Modern research tools like high-performance computers and particle colliders are generating so much data, so quickly, that many scientists fear they will not be able to keep up with the deluge. Now, for the first time, Berkeley researchers have designed strategies for extracting interesting data from massive scientific datasets, and queried 32 terabytes of a trillion particle dataset in three seconds.
"These instruments are capable of answering some of our most fundamental scientific questions, but it is all for nothing if we can't get a handle on the data and make sense of it," said Surendra Byna of the Lawrence Berkeley National Laboratory's (Berkeley Lab's) Computational Research Division (CRD).
That's why researchers from Berkeley Lab's CRD, the University of California, San Diego (UCSD), Los Alamos National Laboratory, Tsinghua University, and Brown University teamed up to develop software strategies for storing, mining, and analyzing massive datasets - specifically, for data generated by a state-of-the-art plasma physics code called VPIC.
When the team ran VPIC on the Department of Energy's National Energy Research Scientific Computing Center's (NERSC's) Cray XE6 'Hopper' high-performance computer, they generated a 3D dataset of a trillion particles to better understand magnetic reconnection in particles. Magnetic reconnection is a physical process where magnetic topology is rearranged, and magnetic energy is converted into kinetic energy, thermal energy, and particle acceleration.
VPIC simulated the process in thousands of time-steps, periodically writing a 32 terabyte file - which is five times more than the world's largest library, the US Library of Congress - to disk at specified times. Each time-step was a frame in the bigger simulation.
Every 32 terabyte file was written to disk in about 20 minutes, at a sustained rate of 27 gigabytes per second. By applying an enhanced version of FastQuery, an information query language for large and complex data, they indexed this massive dataset in about 10 minutes, and then queried it in three seconds for interesting features to visualize.
Trillions of particles require exascale computing
According to Homa Karimabadi, who leads the space physics group at UCSD, one of the major unsolved mysteries in magnetic reconnection is the conditions and details of how energetic particles are generated. Until recently, the closest that anybody had come to studying this was by looking at 2D simulations.

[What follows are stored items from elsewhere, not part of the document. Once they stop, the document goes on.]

==> config.mk <==
export PLATFORM = sky130hd
export DESIGN_NAME = oledfb_seq
export DESIGN_NICKNAME = d
export VERILOG_FILES = /design/src/hw/rtl/oledfb_pkg.sv /design/src/hw/rtl/oledfb_seq.sv
export SDC_FILE = /design/constraint.sdc
export NUM_CORES = 1
export LEC_CHECK = 0
export BUFFER_PORTS_ARGS = -buffer_cell sky130_fd_sc_hd__buf_2
export CAP_MARGIN = 20
export CORE_ASPECT_RATIO = 1.2
export CORE_MARGIN = 5
export CORE_UTILIZATION = 55
export DETAILED_ROUTE_END_ITERATION = 10
export PLACE_DENSITY = 0.82
export SETUP_SLACK_MARGIN = 0.02
export SLEW_MARGIN = 20
export SYNTH_ARGS = -nofsm -noshare
export SYNTH_HDL_FRONTEND = slang
export SYNTH_SLANG_ARGS = --single-unit
==> constraint.sdc <==
create_clock -name clk -period 10.35 [get_ports clk]
set_input_delay 3.105 -clock clk [delete_from_list [all_inputs] [get_ports clk]]
set_output_delay 3.105 -clock clk [all_outputs]
set_load 0.02 [all_outputs]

"To answer these questions we need to take into full account additional effects such as flux-rope interactions and resulting turbulence that occur in 3D simulations," Karimabadi said. "But, as we add another dimension, the number of particles in our simulations grows from billions to trillions. And it is impossible to pull up a trillion-particle dataset on your computer screen."
To address these challenges, Karimabadi joined forces with the ExaHDF5 team, a DOE funded collaboration to develop high-performance computation input and output, and analysis strategies for future exascale computers.

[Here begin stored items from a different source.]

`src/rtl/bls_pkg.sv`:
```
// ----------------------------------------------------------------------------
// bls_pkg
// shared types, codes and constants of the bounded lifo stack
// ----------------------------------------------------------------------------
package bls_pkg;

  localparam int DEPTH_DEF = 16;

  localparam int ACTION_W   = 3;
  localparam int WORD_W     = 32;
  localparam int POSITION_W = 5;
  localparam int STATUS_W   = 2;
  localparam int ENTRIES_W  = 5;
  localparam int CAP_W      = 5;

  localparam logic [CAP_W-1:0]  CAP_RESET = 5'd16;
  localparam logic [WORD_W-1:0] ERR_WORD  = 32'hFFFF_FFFF;

  typedef enum logic [ACTION_W-1:0] {
    ACT_PUSH   = 3'd0,
    ACT_POP    = 3'd1,
    ACT_PEEK   = 3'd2,
    ACT_TOP    = 3'd3,
    ACT_BOTTOM = 3'd4
  } action_t;

  typedef enum logic [STATUS_W-1:0] {
    ST_OK        = 2'd0,
    ST_OVERFLOW  = 2'd1,
    ST_UNDERFLOW = 2'd2,
    ST_BADPOS    = 2'd3
  } status_t;

  typedef enum logic {
    S_IDLE  = 1'b0,
    S_SWEEP = 1'b1
  } state_t;

  // per-cell control: store the broadcast word, or load own word into the read chain
  typedef struct packed {
    logic wr;
    logic sel;
  } cell_ctl_t;

endpackage

```
`src/rtl/bls_if.sv`:
```
// ----------------------------------------------------------------------------
// bls_req_if / bls_rsp_if
// valid/ready channels carrying stack requests and stack results
// ----------------------------------------------------------------------------
interface bls_req_if import bls_pkg::*; ();
  logic                         valid;
  logic                         ready;
  logic [ACTION_W-1:0]          action;
  logic signed [WORD_W-1:0]     value;
  logic [POSITION_W-1:0]        position;

  modport source (output valid, action, value, position, input ready);
  modport sink   (input valid, action, value, position, output ready);
endinterface

interface bls_rsp_if import bls_pkg::*; ();
  logic                         valid;
  logic                         ready;
  logic signed [WORD_W-1:0]     data;
  logic [STATUS_W-1:0]          status;
  logic                         is_full;
  logic                         is_empty;
  logic [ENTRIES_W-1:0]         entries;

  modport source (output valid, data, status, is_full, is_empty, entries, input ready);
  modport sink   (input valid, data, status, is_full, is_empty, entries, output ready);
endinterface

```
`src/rtl/bls_cell.sv`:
```
// ----------------------------------------------------------------------------
// bls_cell
// one stack entry plus one stage of the read chain toward cell 0 (the bottom cell)
// ----------------------------------------------------------------------------
module bls_cell import bls_pkg::*; (
  input  logic              clk,
  input  cell_ctl_t         ctl,
  input  logic [WORD_W-1:0] wdata,
  input  logic [WORD_W-1:0] pass_in,
  output logic [WORD_W-1:0] pass_out
);

  logic [WORD_W-1:0] word;

  always_ff @(posedge clk) begin
    if (ctl.wr) begin
      word <= wdata;
    end
    // selected cell drops its word into the chain, others forward the neighbor
    pass_out <= ctl.sel ? word : pass_in;
  end

endmodule

```
`src/rtl/bounded_lifo_stack.sv`:
```
// ----------------------------------------------------------------------------
// bounded_lifo_stack
// bounded lifo stack of signed 32-bit words built as a row of entry cells
// ----------------------------------------------------------------------------
// channel  dir  handshake      payload
// req      in   valid/ready    action, value, position
// rsp      out  valid/ready    data, status, is_full, is_empty, entries
// cfg      in   cfg_we         cfg_wdata (capacity)
//
// push, errors and unknown actions: result registered, valid in the cycle after the item is taken
// reads (pop, peek, top, bottom) of entry k (0 = bottom): the read chain moves
// the word one cell per cycle down to cell 0, whose output is registered as the result
// one item in flight; req.ready is low while a read travels the chain
// a waiting result stalls req only until rsp.ready takes it
// rst empties the stack and sets capacity to 16; stored words are not cleared
// ----------------------------------------------------------------------------
module bounded_lifo_stack import bls_pkg::*; #(
  parameter int DEPTH = DEPTH_DEF
) (
  input  logic              clk,
  input  logic              rst,
  input  logic              cfg_we,
  input  logic [CAP_W-1:0]  cfg_wdata,
  bls_req_if.sink           req,
  bls_rsp_if.source         rsp
);

  localparam int CW = $clog2(DEPTH + 1);
  localparam int IW = $clog2(DEPTH);
  localparam int EW = CW + CAP_W;

  localparam logic [EW-1:0] DEPTH_E = EW'(DEPTH);

  state_t            state, state_next;
  logic [CW-1:0]     count;
  logic [CAP_W-1:0]  capacity;
  logic [IW-1:0]     remaining;

  logic              rsp_valid;
  logic [WORD_W-1:0] rsp_data;
  status_t           rsp_status;
  logic              rsp_full;
  logic              rsp_empty;
  logic [ENTRIES_W-1:0] rsp_entries;

  logic              accept;
  logic              in_ready;
  logic              sweep_done;

  logic [EW-1:0]     cnt_e, cap_e, eff_cap, pos_e, cnt_next_e;
  logic [CW-1:0]     count_next;
  logic [EW-1:0]     rd_idx_e;
  logic              need_read, push_go;
  logic [WORD_W-1:0] step_data;
  status_t           step_status;

  cell_ctl_t         ctl  [DEPTH];
  logic [WORD_W-1:0] pass [DEPTH];

  // ---------------- step decode ----------------
  always_comb begin
    cnt_e = EW'(count);
    cap_e = EW'(capacity);
    pos_e = EW'(req.position);
    if (cap_e == '0) begin
      eff_cap = EW'(1);
    end else if (cap_e > DEPTH_E) begin
      eff_cap = DEPTH_E;
    end else begin
      eff_cap = cap_e;
    end

    count_next  = count;
    rd_idx_e    = '0;
    need_read   = 1'b0;
    push_go     = 1'b0;
    step_data   = '0;
    step_status = ST_OK;

    case (action_t'(req.action))
      ACT_PUSH: begin
        if (cnt_e >= eff_cap || cnt_e >= DEPTH_E) begin
          step_status = ST_OVERFLOW;
          step_data   = ERR_WORD;
        end else begin
          push_go    = 1'b1;
          count_next = count + CW'(1);
        end
      end
      ACT_POP: begin
        if (count == '0) begin
          step_status = ST_UNDERFLOW;
          step_data   = ERR_WORD;
        end else begin
          need_read  = 1'b1;
          rd_idx_e   = cnt_e - EW'(1);
          count_next = count - CW'(1);
        end
      end
      ACT_PEEK: begin
        if (pos_e == '0 || pos_e > cnt_e) begin
          step_status = ST_BADPOS;
          step_data   = ERR_WORD;
        end else begin
          need_read = 1'b1;
          rd_idx_e  = cnt_e - pos_e;
        end
      end
      ACT_TOP, ACT_BOTTOM: begin
        if (count == '0) begin
          step_status = ST_UNDERFLOW;
          step_data   = ERR_WORD;
        end else begin
          need_read = 1'b1;
          rd_idx_e  = (action_t'(req.action) == ACT_TOP) ? cnt_e - EW'(1) : '0;
        end
      end
      default: begin
      end
    endcase

    cnt_next_e = EW'(count_next);
  end

  // ---------------- control fsm ----------------
  always_comb begin
    state_next = state;
    case (state)
      S_IDLE: begin
        if (accept && need_read) begin
          state_next = S_SWEEP;
        end
      end
      S_SWEEP: begin
        if (remaining == '0) begin
          state_next = S_IDLE;
        end
      end
      default: begin
        state_next = S_IDLE;
      end
    endcase
  end

  always_comb begin
    in_ready   = 1'b0;
    sweep_done = 1'b0;
    case (state)
      S_IDLE: begin
        in_ready = !rsp_valid || rsp.ready;
      end
      S_SWEEP: begin
        sweep_done = (remaining == '0);
      end
      default: begin
      end
    endcase
  end

  assign accept    = req.valid && in_ready;
  assign req.ready = in_ready;

  always_ff @(posedge clk) begin
    if (rst) begin
      state     <= S_IDLE;
      count     <= '0;
      capacity  <= CAP_RESET;
      rsp_valid <= 1'b0;
    end else begin
      state <= state_next;
      if (cfg_we) begin
        capacity <= cfg_wdata;
      end
      if (accept) begin
        count     <= count_next;
        rsp_valid <= !need_read;
      end else if (sweep_done) begin
        rsp_valid <= 1'b1;
      end else if (rsp.ready) begin
        rsp_valid <= 1'b0;
      end
    end
  end

  // result fields are set when the item is taken; read data lands after the sweep
  always_ff @(posedge clk) begin
    if (accept) begin
      rsp_data    <= step_data;
      rsp_status  <= step_status;
      rsp_full    <= (cnt_next_e >= eff_cap);
      rsp_empty   <= (count_next == '0);
      rsp_entries <= cnt_next_e[ENTRIES_W-1:0];
      remaining   <= rd_idx_e[IW-1:0];
    end else if (state == S_SWEEP) begin
      if (sweep_done) begin
        rsp_data <= pass[0];
      end else begin
        remaining <= remaining - IW'(1);
      end
    end
  end

  // ---------------- cell row ----------------
  genvar gi;
  generate
    for (gi = 0; gi < DEPTH; gi++) begin : g_cell
      logic [WORD_W-1:0] pass_in;

      assign ctl[gi].wr  = accept && push_go && (count[IW-1:0] == IW'(gi));
      assign ctl[gi].sel = accept && need_read && (rd_idx_e[IW-1:0] == IW'(gi));

      if (gi == DEPTH - 1) begin : g_last
        assign pass_in = '0;
      end else begin : g_mid
        assign pass_in = pass[gi+1];
      end

      bls_cell u_cell (
        .clk      (clk),
        .ctl      (ctl[gi]),
        .wdata    (req.value),
        .pass_in  (pass_in),
        .pass_out (pass[gi])
      );
    end
  endgenerate

  assign rsp.valid    = rsp_valid;
  assign rsp.data     = rsp_data;
  assign rsp.status   = rsp_status;
  assign rsp.is_full  = rsp_full;
  assign rsp.is_empty = rsp_empty;
  assign rsp.entries  = rsp_entries;

endmodule
```
`src/flat_wrapper.sv`:
```
// flat-port wrapper written by rule: the top's interface ports become plain ports
module bounded_lifo_stack_flat import bls_pkg::*;
#(
  parameter int DEPTH = DEPTH_DEF
)
  (clk, rst, cfg_we, cfg_wdata, req_valid, req_action, req_value, req_position, req_ready, rsp_valid, rsp_data, rsp_status, rsp_is_full, rsp_is_empty, rsp_entries, rsp_ready);
  bls_req_if req_i ();
  bls_rsp_if rsp_i ();
  input  logic clk;
  input  logic rst;
  input  logic cfg_we;
  input  logic [CAP_W-1:0] cfg_wdata;
  input wire logic [$bits(req_i.valid)-1:0] req_valid;
  input wire logic [$bits(req_i.action)-1:0] req_action;
  input wire logic [$bits(req_i.value)-1:0] req_value;
  input wire logic [$bits(req_i.position)-1:0] req_position;
  output wire logic [$bits(req_i.ready)-1:0] req_ready;
  output wire logic [$bits(rsp_i.valid)-1:0] rsp_valid;
  output wire logic [$bits(rsp_i.data)-1:0] rsp_data;
  output wire logic [$bits(rsp_i.status)-1:0] rsp_status;
  output wire logic [$bits(rsp_i.is_full)-1:0] rsp_is_full;
  output wire logic [$bits(rsp_i.is_empty)-1:0] rsp_is_empty;
  output wire logic [$bits(rsp_i.entries)-1:0] rsp_entries;
  input wire logic [$bits(rsp_i.ready)-1:0] rsp_ready;
  assign req_i.valid = req_valid;
  assign req_i.action = req_action;
  assign req_i.value = req_value;
  assign req_i.position = req_position;
  assign req_ready = req_i.ready;
  assign rsp_valid = rsp_i.valid;
  assign rsp_data = rsp_i.data;
  assign rsp_status = rsp_i.status;
  assign rsp_is_full = rsp_i.is_full;
  assign rsp_is_empty = rsp_i.is_empty;
  assign rsp_entries = rsp_i.entries;
  assign rsp_i.ready = rsp_ready;
  bounded_lifo_stack #(.DEPTH(DEPTH)) u_core (.clk(clk), .rst(rst), .cfg_we(cfg_we), .cfg_wdata(cfg_wdata), .req(req_i), .rsp(rsp_i));
endmodule
```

A scalable storage approach for a successful search
According to Byna, VPIC models magnetic reconnection by breaking down the 'big picture' into pieces, each of which are assigned, using a Message Passing Interface (MPI), to a group of processors to compute.
In the original implementation of VPIC, each MPI domain generates a binary file once it finishes processing its piece. One major limitation to this approach is that the number of files generated for large simulations become unwieldy. The team's largest VPIC run contained about 20,000 MPI domains - 20,000 binary files per time-step.
"It takes a really long time to perform a simple Linux search of a 20,000-file directory. Ultimately, these limitations become a bottleneck to scientific analysis and discovery," Byna said.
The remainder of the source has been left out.